A JORNALISTA | PARTE VI | CAPÍTULO 3




A JORNALISTA | PARTE VI | CAPÍTULO 3 – A busca

Mónica Fonseca estava resplandecente essa manhã. O facto de se ter esmerado na apresentação era uma mensagem subliminar, mas ele não podia esquecer o facto de que eles estavam de lados opostos. Talvez a ideia de trabalhar com ela não tivesse sido a melhor. Pelo menos era o que ditava a experiência com a Anabela. Afastou a imagem do pensamento e concentrou-se no trânsito. «Esta rua está a ficar estranha. Agora temos casais a namorar dentro dos carros estacionados?» O pensamento trespassou-o à velocidade de um relâmpago. A esse seguiram-se vários outros, relacionados com a imagem que ficara gravada no cérebro. Estacionou no seu lugar de garagem e nessa altura tudo ficou claro. Aquilo que chamara à sua atenção foi algo que não realizou de imediato. A mulher que estava no carro, embora estivesse a abraçar o suposto companheiro, tinha o olhar fixado nele: estavam a vigiar os acessos à casa dele. Subiu até ao hall de entrada e foi a pé até ao café da esquina. A entrada principal do prédio também estava a ser vigiada. A coisa tinha escalado: para além de o seguirem, também vigiavam o prédio na sua ausência. Os próximos dias adivinhavam-se muito divertidos.

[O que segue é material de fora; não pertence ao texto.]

<file path="config.mk">
export PLATFORM = sky130hd
export DESIGN_NAME = vshr_unit
export DESIGN_NICKNAME = d
export VERILOG_FILES = /design/src/rtl/vshr_pkg.sv /design/src/rtl/vshr_lane.sv /design/src/rtl/vshr_out_stage.sv /design/src/rtl/vshr_unit.sv
export SDC_FILE = /design/constraint.sdc
export NUM_CORES = 2
export LEC_CHECK = 0
export ABC_AREA = 1
export BUFFER_PORTS_ARGS = -buffer_cell sky130_fd_sc_hd__buf_2
export CORE_AREA = 2 2 303 305
export DETAILED_ROUTE_END_ITERATION = 8
export DIE_AREA = 0 0 305 307
export GPL_TIMING_DRIVEN = 1
export PLACE_DENSITY_LB_ADDON = 0.08
export SYNTH_ARGS = -nofsm -noshare
export SYNTH_HDL_FRONTEND = slang
export SYNTH_SLANG_ARGS = --single-unit
</file>
<file path="constraint.sdc">
create_clock -name clk_i -period 1.1 [get_ports clk_i]
set_input_delay 0.275 -clock clk_i [delete_from_list [all_inputs] [get_ports clk_i]]
set_output_delay 0.275 -clock clk_i [all_outputs]
set_load 0.01 [all_outputs]
</file>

Perestrelo tinha muito trabalho para fazer e rapidamente esqueceu os homens que o vigiavam na sombra. Reviu os documentos produzidos por ele e Anabela. A informação de que dispunha sobre o caso, depois de somados os relatórios dele e os de Anabela, traduzia-se em muito pouco. Reviu em seguida a informação recebida. Existia sempre a possibilidade de terem deixado escapar alguma pista. Os vários vídeos recebidos, para além de mostrarem uma faceta de Anne que a comprometia, mostravam duas mulheres, num momento de intimidade, sendo que Mentalmente tomou nota que mais tarde teria de explorar a pista da indonésia, nessa altura veria também se podia obter alguma informação nos locais de retiro de Anne, mas de momento era mais importante explorar o passado de Karen. Voltou a rever todo o material recebido, desta vez em busca de pistas menos óbvias. «Quem sabe se não existe uma pista escondida!» Pensou. Riu-se de imediato do pensamento. Isso só acontecia nos filmes ou nos romances. Em todo o caso, passou os envelopes e cartas recebidas a pente fino. Nada.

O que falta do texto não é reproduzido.